In spring 2018, DiSanto’s friend Alex Jones developed a rudimentary version of an app where friends recorded passages from Scripture and spiritual books that they all could use for mediation.
The more time they spent using it and developing it, the more their friends and family showed interest in using it too.
The turning point came when a friend told DiSanto that she had used the app to discern a vocation to religious life.
“That was an ‘Oh, wow’ moment. Certainly, we didn’t do anything. That was God’s grace that moved her heart,” he said. “But it kind of hit us in the head and we thought maybe we should spend time discerning whether we’re being called to build this as a resource for the world to help them find God’s call in their lives.”
So the friends quit their jobs and launched Hallow in December 2018.
It wasn’t easy for any of them to walk away from promising careers in the secular world, but all felt like God was calling them to make the leap.
They launched a Kickstarter campaign to raise initial funding to build the app. Now they have what they call “angel investors” who support their work. They also formed partnerships with parishes and Catholic groups around the country to promote subscriptions.
The app is subscription-based but free to download. Parts of the app are free to users and those areas are updated regularly. That’s a deliberate choice by DiSanto and his co-founders to make it accessible to people who can’t afford a subscription.
Subscriptions cost $60 a year or $9 a month. There is usually a seven-day free trial period for the premium version, but that has been extended to three months because of the COVID-19 pandemic.
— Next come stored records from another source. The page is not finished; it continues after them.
### src/rtl/core/lsa_ctrl.sv
`timescale 1ns / 1ps
// ----------------------------------------------------------------------------
// lsa_ctrl
// Sequencer: request intake, restamp/scan walk, slot write and result register.
// ----------------------------------------------------------------------------
module lsa_ctrl (
    input  logic                          aclk,
    input  logic                          aresetn,
    input  logic                          s_tvalid,
    output logic                          s_tready,
    input  logic [lsa_pkg::KEY_W-1:0]     s_tdata,
    output logic                          m_tvalid,
    input  logic                          m_tready,
    output logic [lsa_pkg::OUT_W-1:0]     m_tdata,
    output lsa_pkg::tbl_wr_t              tbl_wr,
    output lsa_pkg::scan_ctl_t            scan_ctl,
    input  logic [lsa_pkg::SLOT_W-1:0]    best_idx
);

    lsa_pkg::state_t             state_reg, state_next;
    logic [lsa_pkg::SLOT_W-1:0]  idx_reg, idx_next;
    logic [lsa_pkg::FILL_W-1:0]  fill_reg, fill_next;
    logic [lsa_pkg::AGE_W-1:0]   age_ctr_reg, age_ctr_next;
    logic [lsa_pkg::KEY_W-1:0]   key_reg, key_next;
    logic                        renum_reg, renum_next;
    logic                        full_reg, full_next;
    logic                        m_valid_reg, m_valid_next;
    logic [lsa_pkg::OUT_W-1:0]   m_data_reg, m_data_next;
    logic [lsa_pkg::SLOT_W-1:0]  slot;
    logic [lsa_pkg::AGE_W-1:0]   new_age;

    assign slot    = full_reg ? best_idx : fill_reg[lsa_pkg::SLOT_W-1:0];
    assign new_age = age_ctr_reg + lsa_pkg::AGE_W'(1);

    always_ff @(posedge aclk) begin
        if (!aresetn) begin
            state_reg   <= lsa_pkg::ST_IDLE;
            fill_reg    <= '0;
            age_ctr_reg <= '0;
            m_valid_reg <= 1'b0;
        end else begin
            state_reg   <= state_next;
            fill_reg    <= fill_next;
            age_ctr_reg <= age_ctr_next;
            m_valid_reg <= m_valid_next;
        end
    end

    always_ff @(posedge aclk) begin
        idx_reg    <= idx_next;
        key_reg    <= key_next;
        renum_reg  <= renum_next;
        full_reg   <= full_next;
        m_data_reg <= m_data_next;
    end

    always_comb begin
        state_next   = state_reg;
        idx_next     = idx_reg;
        fill_next    = fill_reg;
        age_ctr_next = age_ctr_reg;
        key_next     = key_reg;
        renum_next   = renum_reg;
        full_next    = full_reg;
        m_valid_next = m_valid_reg;
        m_data_next  = m_data_reg;
        s_tready     = 1'b0;
        tbl_wr       = '0;
        scan_ctl.en    = 1'b0;
        scan_ctl.renum = renum_reg;
        scan_ctl.idx   = idx_reg;

        if (m_valid_reg && m_tready) begin
            m_valid_next = 1'b0;
        end

        unique case (state_reg)
            lsa_pkg::ST_IDLE: begin
                s_tready = 1'b1;
                if (s_tvalid) begin
                    key_next   = lsa_pkg::normalize_key(s_tdata);
                    renum_next = (age_ctr_reg >= lsa_pkg::RENUM_AT);
                    full_next  = (fill_reg > lsa_pkg::FILL_W'(lsa_pkg::LAST_SLOT));
                    idx_next   = '0;
                    if ((age_ctr_reg >= lsa_pkg::RENUM_AT)
                        || (fill_reg > lsa_pkg::FILL_W'(lsa_pkg::LAST_SLOT))) begin
                        state_next = lsa_pkg::ST_SCAN;
                    end else begin
                        state_next = lsa_pkg::ST_WRITE;
                    end
                end
            end
            lsa_pkg::ST_SCAN: begin
                scan_ctl.en = 1'b1;
                if (renum_reg) begin
                    tbl_wr.age_we = 1'b1;
                    tbl_wr.addr   = idx_reg;
                    tbl_wr.age    = lsa_pkg::AGE_W'(idx_reg) + lsa_pkg::AGE_W'(1);
                end
                idx_next = idx_reg + lsa_pkg::SLOT_W'(1);
                if (idx_reg == lsa_pkg::SLOT_W'(lsa_pkg::LAST_SLOT)) begin
                    state_next = lsa_pkg::ST_WRITE;
                    if (renum_reg) begin
                        age_ctr_next = lsa_pkg::AGE_W'(lsa_pkg::NSLOTS);
                    end
                end
            end
            lsa_pkg::ST_WRITE: begin
                if (!m_valid_reg || m_tready) begin
                    tbl_wr.key_we = 1'b1;
                    tbl_wr.age_we = 1'b1;
                    tbl_wr.addr   = slot;
                    tbl_wr.key    = key_reg;
                    tbl_wr.age    = new_age;
                    age_ctr_next  = new_age;
                    if (!full_reg) begin
                        fill_next = fill_reg + lsa_pkg::FILL_W'(1);
                    end
                    m_valid_next = 1'b1;
                    m_data_next  = {{(lsa_pkg::OUT_W - lsa_pkg::GRANT_W - 2){1'b0}},
                                    renum_reg, full_reg, lsa_pkg::GRANT_W'(slot)};
                    state_next   = lsa_pkg::ST_IDLE;
                end
            end
            default: begin
                state_next = lsa_pkg::ST_IDLE;
            end
        endcase
    end

    assign m_tvalid = m_valid_reg;
    assign m_tdata  = m_data_reg;

    a_fill_bound: assert property (@(posedge aclk) disable iff (!aresetn)
        fill_reg <= lsa_pkg::FILL_W'(lsa_pkg::NSLOTS))
        else $error("fill count beyond slot count");

    a_age_bound: assert property (@(posedge aclk) disable iff (!aresetn)
        age_ctr_reg <= lsa_pkg::RENUM_AT)
        else $error("age counter passed restamp threshold");

    a_result_from_write: assert property (@(posedge aclk) disable iff (!aresetn)
        $rose(m_valid_reg) |-> $past(state_reg == lsa_pkg::ST_WRITE))
        else $error("result raised outside write step");

    a_scan_blocks_intake: assert property (@(posedge aclk) disable iff (!aresetn)
        (state_reg == lsa_pkg::ST_SCAN) |=> !(s_tvalid && s_tready)
            || (state_reg == lsa_pkg::ST_IDLE))
        else $error("request taken during scan");

endmodule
The app has several sections, such as “lectio divina,” which is a meditative way of reading the Bible; a daily “examen”; traditional prayers like the rosary and stations of the cross; and “praylists.”
There are several options for meditation, such as one that walks users through the words of the Our Father, prayer challenges and “minute mediations” for when someone just wants a quick check-in with God.
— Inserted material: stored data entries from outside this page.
--- src/rtl/pfe_out_if.sv ---
// pfe_out_if: output byte channel, valid/ready handshake
// no dependencies
interface pfe_out_if;
  logic       valid;
  logic       ready;
  logic [7:0] out_char;
  logic       last;
  modport source(output valid, out_char, last, input ready);
  modport sink(input valid, out_char, last, output ready);
endinterface

--- src/rtl/printf_format_engine.sv ---
// printf_format_engine: top level of the byte-serial printf formatter
// depends on pfe_pkg, pfe_in_if, pfe_out_if
// A literal format byte is taken and its echo is loaded into the output
// register. A specifier byte that only changes parse state just updates the
// parser registers. An integer conversion runs a small sequencer around one
// shared digit unit: decimal goes through a shift-and-add-3 converter, then a
// leading-zero scan drops zero digits, works out the padding and hands over
// to emission, then one byte leaves per cycle while the output is not stalled,
// for max(width, digits + sign) bytes (at most 63); hex and octal skip the
// converter. fmt.ready stays low throughout. A new item is taken while the
// previous byte still waits in the output register only once that byte is
// being transferred in the same cycle.
module printf_format_engine
  import pfe_pkg::*;
#(
  parameter int MAX_WIDTH = PFE_MAX_WIDTH,
  parameter int ARG_BITS  = PFE_ARG_BITS
) (
  input logic       clk,
  input logic       rst,
  pfe_in_if.sink    fmt,
  pfe_out_if.source res
);

  localparam logic [PFE_ARG_W-1:0] MASK_L = {PFE_ARG_W{1'b1}} >> (PFE_ARG_W - ARG_BITS);
  localparam logic [9:0] MAX_W10 = 10'(MAX_WIDTH);

  // parser state
  parse_st_t        pstate, pstate_next;
  logic [4:0]       flags, flags_next;
  logic [5:0]       width, width_next;
  len_kind_t        lkind, lkind_next;

  // sequencer and shared digit unit
  seq_st_t          seq, seq_next;
  logic [PFE_ARG_W-1:0] mag;
  logic [PFE_DIGS_W-1:0] digs;
  logic [5:0]       dab_cnt;
  logic [4:0]       len;
  logic [5:0]       pad;
  logic [6:0]       total;
  logic [7:0]       sign_b;
  logic             upper;
  logic             prep;   // scan finished and padding worked out, emission follows

  // output register
  logic             ov;
  logic [7:0]       oc;
  logic             ol;

  logic             out_free, acc;
  assign out_free  = !ov || res.ready;
  assign fmt.ready = (seq == S_IDLE) && out_free;
  assign acc       = fmt.valid && fmt.ready;
  assign res.valid = ov;
  assign res.out_char = oc;
  assign res.last  = ol;

  // parse decode of the accepted byte
  logic       do_w, do_l, do_c, taken;
  logic       echo;
  logic [7:0] echo_b;
  logic       start_num;
  logic       num_dec, num_oct;
  logic [9:0] wsum;
  len_kind_t  lk_use;
  logic [PFE_ARG_W-1:0] v, mk, mag_n;
  logic       sb, ok;
  logic [7:0] sign_n;
  logic [7:0] c;

  always_comb begin
    c = fmt.ch;
    pstate_next = pstate;
    flags_next = flags;
    width_next = width;
    lkind_next = lkind;
    do_w = 1'b0;
    do_l = 1'b0;
    do_c = 1'b0;
    taken = 1'b0;
    echo = 1'b0;
    echo_b = c;
    start_num = 1'b0;
    num_dec = 1'b0;
    num_oct = 1'b0;
    lk_use = lkind;
    wsum = 10'd0;
    v = '0;
    mk = '0;
    sb = 1'b0;
    ok = 1'b1;
    mag_n = '0;
    sign_n = 8'd0;
    case (pstate)
      P_FLAG: begin
        case (c)
          CH_HASH:  flags_next[FL_ALT] = 1'b1;
          CH_ZERO:  flags_next[FL_ZERO] = 1'b1;
          CH_MINUS: flags_next[FL_LEFT] = 1'b1;
          CH_SPACE: flags_next[FL_SPACE] = 1'b1;
          CH_PLUS:  flags_next[FL_PLUS] = 1'b1;
          default:  do_w = 1'b1;
        endcase
      end
      P_WIDTH: do_w = 1'b1;
      P_PREC: begin
        if (!(c >= CH_ZERO && c <= CH_NINE)) begin
          do_l = 1'b1;
        end
      end
      P_LEN:  do_l = 1'b1;
      P_CONV: do_c = 1'b1;
      default: begin
        if (c == CH_PCT) begin
          pstate_next = P_FLAG;
          flags_next = '0;
          width_next = '0;
          lkind_next = LK_DEFAULT;
        end else begin
          pstate_next = P_IDLE;
          echo = 1'b1;
        end
      end
    endcase

    if (do_w) begin
      if (c >= CH_ZERO && c <= CH_NINE) begin
        wsum = 10'(width) * 10'd10 + 10'(c - CH_ZERO);
        width_next = (wsum > MAX_W10) ? 6'(MAX_WIDTH) : wsum[5:0];
        pstate_next = P_WIDTH;
      end else if (c == CH_DOT) begin
        pstate_next = P_PREC;
      end else begin
        do_l = 1'b1;
      end
    end

    if (do_l) begin
      case (lkind)
        LK_DEFAULT: begin
          taken = 1'b1;
          if (c == "h") lk_use = LK_H_PEND;
          else if (c == "l") lk_use = LK_L_PEND;
          else if (c == "L") lk_use = LK_BIGL;
          else if (c == "t") lk_use = LK_T;
          else taken = 1'b0;
        end
        LK_H_PEND: begin
          if (c == "h") begin
            lk_use = LK_HH;
            taken = 1'b1;
          end else begin
            lk_use = LK_H;
          end
        end
        LK_L_PEND: begin
          if (c == "l") begin
            lk_use = LK_LL;
            taken = 1'b1;
          end else begin
            lk_use = LK_L;
          end
        end
        default: lk_use = lkind;
      endcase
      lkind_next = lk_use;
      if (taken) begin
        pstate_next = (lk_use == LK_H_PEND || lk_use == LK_L_PEND) ? P_LEN : P_CONV;
      end else begin
        do_c = 1'b1;
      end
    end

    // argument width per length, sign bit and magnitude
    case (lk_use)
      LK_HH: begin
        mk = {{(PFE_ARG_W-8){1'b0}}, 8'hFF};
        sb = fmt.arg_value[7];
      end
      LK_H: begin
        mk = {{(PFE_ARG_W-16){1'b0}}, 16'hFFFF};
        sb = fmt.arg_value[15];
      end
      LK_DEFAULT: begin
        mk = {{(PFE_ARG_W-32){1'b0}}, 32'hFFFF_FFFF};
        sb = fmt.arg_value[31];
      end
      LK_L: begin
        mk = MASK_L;
        sb = fmt.arg_value[ARG_BITS-1];
      end
      LK_LL: begin
        mk = '1;
        sb = fmt.arg_value[PFE_ARG_W-1];
      end
      default: ok = 1'b0;
    endcase
    v = fmt.arg_value & mk;

    if (do_c) begin
      pstate_next = P_IDLE;
      case (c)
        "d", "i": begin
          start_num = 1'b1;
          num_dec = 1'b1;
          if (ok && sb) begin
            mag_n = (~v + 1'b1) & mk;
            sign_n = CH_MINUS;
          end else begin
            mag_n = v;
            if (flags[FL_PLUS]) sign_n = CH_PLUS;
            else if (flags[FL_SPACE]) sign_n = CH_SPACE;
          end
        end
        "u": begin
          start_num = 1'b1;
          num_dec = 1'b1;
          mag_n = v;
        end
        "o": begin
          start_num = 1'b1;
          num_oct = 1'b1;
          mag_n = v;
        end
        "x", "X": begin
          start_num = 1'b1;
          mag_n = v;
        end
        "e", "E", "f", "F", "g", "G", "a", "A", "p", "n": ;
        "c": begin
          echo = 1'b1;
          echo_b = fmt.arg_value[7:0];
        end
        default: echo = 1'b1;
      endcase
    end

    if (fmt.mode) begin
      pstate_next = P_IDLE;
      flags_next = '0;
      width_next = '0;
      lkind_next = LK_DEFAULT;
      echo = 1'b0;
      start_num = 1'b0;
    end
  end

  // octal digit spread into nibbles
  logic [PFE_DIGS_W-1:0] oct_digs;
  logic [3*PFE_NDIG-1:0] mag_oct;
  assign mag_oct = (3*PFE_NDIG)'(mag_n);
  always_comb begin
    for (int i = 0; i < PFE_NDIG; i++) begin
      oct_digs[4*i +: 4] = {1'b0, mag_oct[3*i +: 3]};
    end
  end

  // shift-and-add-3 step over the decimal digits
  logic [79:0] bcd_adj;
  always_comb begin
    for (int i = 0; i < 20; i++) begin
      bcd_adj[4*i +: 4] = (digs[4*i +: 4] >= 4'd5) ? digs[4*i +: 4] + 4'd3
                                                   : digs[4*i +: 4];
    end
  end

  // emission choice
  logic       lead_sp, lead_z;
  logic [7:0] emit_b;
  logic       emit;
  logic [5:0] lws;
  assign lead_sp = !flags[FL_LEFT] && !flags[FL_ZERO] && (pad != 6'd0);
  assign lead_z  = !flags[FL_LEFT] && flags[FL_ZERO] && (pad != 6'd0);
  assign emit    = (seq == S_EMIT) && out_free;
  assign lws     = 6'(len) + ((sign_b != 8'd0) ? 6'd1 : 6'd0);

  always_comb begin
    if (lead_sp) emit_b = CH_SPACE;
    else if (sign_b != 8'd0) emit_b = sign_b;
    else if (lead_z) emit_b = CH_ZERO;
    else if (len != 5'd0) emit_b = digit_char(digs[PFE_DIGS_W-1 -: 4], upper);
    else emit_b = CH_SPACE;
  end

  always_comb begin
    seq_next = seq;
    case (seq)
      S_IDLE: begin
        if (acc && start_num) seq_next = !ok ? S_SCAN : (num_dec ? S_DAB : S_SCAN);
      end
      S_DAB:  if (dab_cnt == 6'd0) seq_next = S_SCAN;
      S_SCAN: begin
        if (prep) seq_next = (total == 7'd0) ? S_IDLE : S_EMIT;
      end
      S_EMIT: if (emit && total == 7'd1) seq_next = S_IDLE;
      default: seq_next = S_IDLE;
    endcase
  end

  always_ff @(posedge clk) begin
    if (rst) begin
      pstate <= P_IDLE;
      flags <= '0;
      width <= '0;
      lkind <= LK_DEFAULT;
      seq <= S_IDLE;
      ov <= 1'b0;
      prep <= 1'b0;
    end else begin
      seq <= seq_next;
      if (acc) begin
        pstate <= pstate_next;
        flags <= flags_next;
        width <= width_next;
        lkind <= lkind_next;
      end
      // output register
      if (acc && echo) begin
        ov <= 1'b1;
        oc <= echo_b;
        ol <= 1'b1;
      end else if (emit) begin
        ov <= 1'b1;
        oc <= emit_b;
        ol <= (total == 7'd1);
      end else if (res.ready) begin
        ov <= 1'b0;
      end
      case (seq)
        S_IDLE: begin
          prep <= 1'b0;
          if (acc && start_num) begin
            mag <= mag_n;
            sign_b <= sign_n;
            upper <= (c == "X");
            dab_cnt <= 6'd63;
            if (!ok) begin
              len <= 5'd0;
              digs <= '0;
            end else begin
              len <= 5'(PFE_NDIG);
              if (num_dec) digs <= '0;
              else if (num_oct) digs <= oct_digs;
              else digs <= PFE_DIGS_W'(mag_n);
            end
          end
        end
        S_DAB: begin
          digs <= {8'd0, bcd_adj[78:0], mag[PFE_ARG_W-1]};
          mag <= mag << 1;
          dab_cnt <= dab_cnt - 6'd1;
        end
        S_SCAN: begin
          if (!prep) begin
            if (len > 5'd1 && digs[PFE_DIGS_W-1 -: 4] == 4'd0) begin
              digs <= digs << 4;
              len <= len - 5'd1;
            end else begin
              prep <= 1'b1;
              pad <= (width > lws) ? width - lws : 6'd0;
              total <= (width > lws) ? 7'(width) : 7'(lws);
            end
          end
        end
        S_EMIT: begin
          prep <= 1'b0;
          if (emit) begin
            total <= total - 7'd1;
            if (lead_sp) pad <= pad - 6'd1;
            else if (sign_b != 8'd0) sign_b <= 8'd0;
            else if (lead_z) pad <= pad - 6'd1;
            else if (len != 5'd0) begin
              len <= len - 5'd1;
              digs <= digs << 4;
            end else pad <= pad - 6'd1;
          end
        end
        default: prep <= 1'b0;
      endcase
    end
  end

endmodule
To help people during the pandemic, the Hallow team also released a 15-session “stuck at home” playlist with sessions focused on the power of prayer and finding peace in trusting God.
They are also releasing a function within the app to allow users to create friends and family groups, helping people stay connected to their communities of faith during this time.
Noreen Russo, manager of the Chicago Archdiocese’s Catholic Charities junior board, of which DiSanto is a member, said she’s not surprised Hallow is a success.
“Alessandro’s smart. He’s engaging,” Russo said. “He’s always centered on God and helping people through his faith. I think that’s why his app is so successful.”
Duriga is editor of the Chicago Catholic, newspaper of the Archdiocese of Chicago.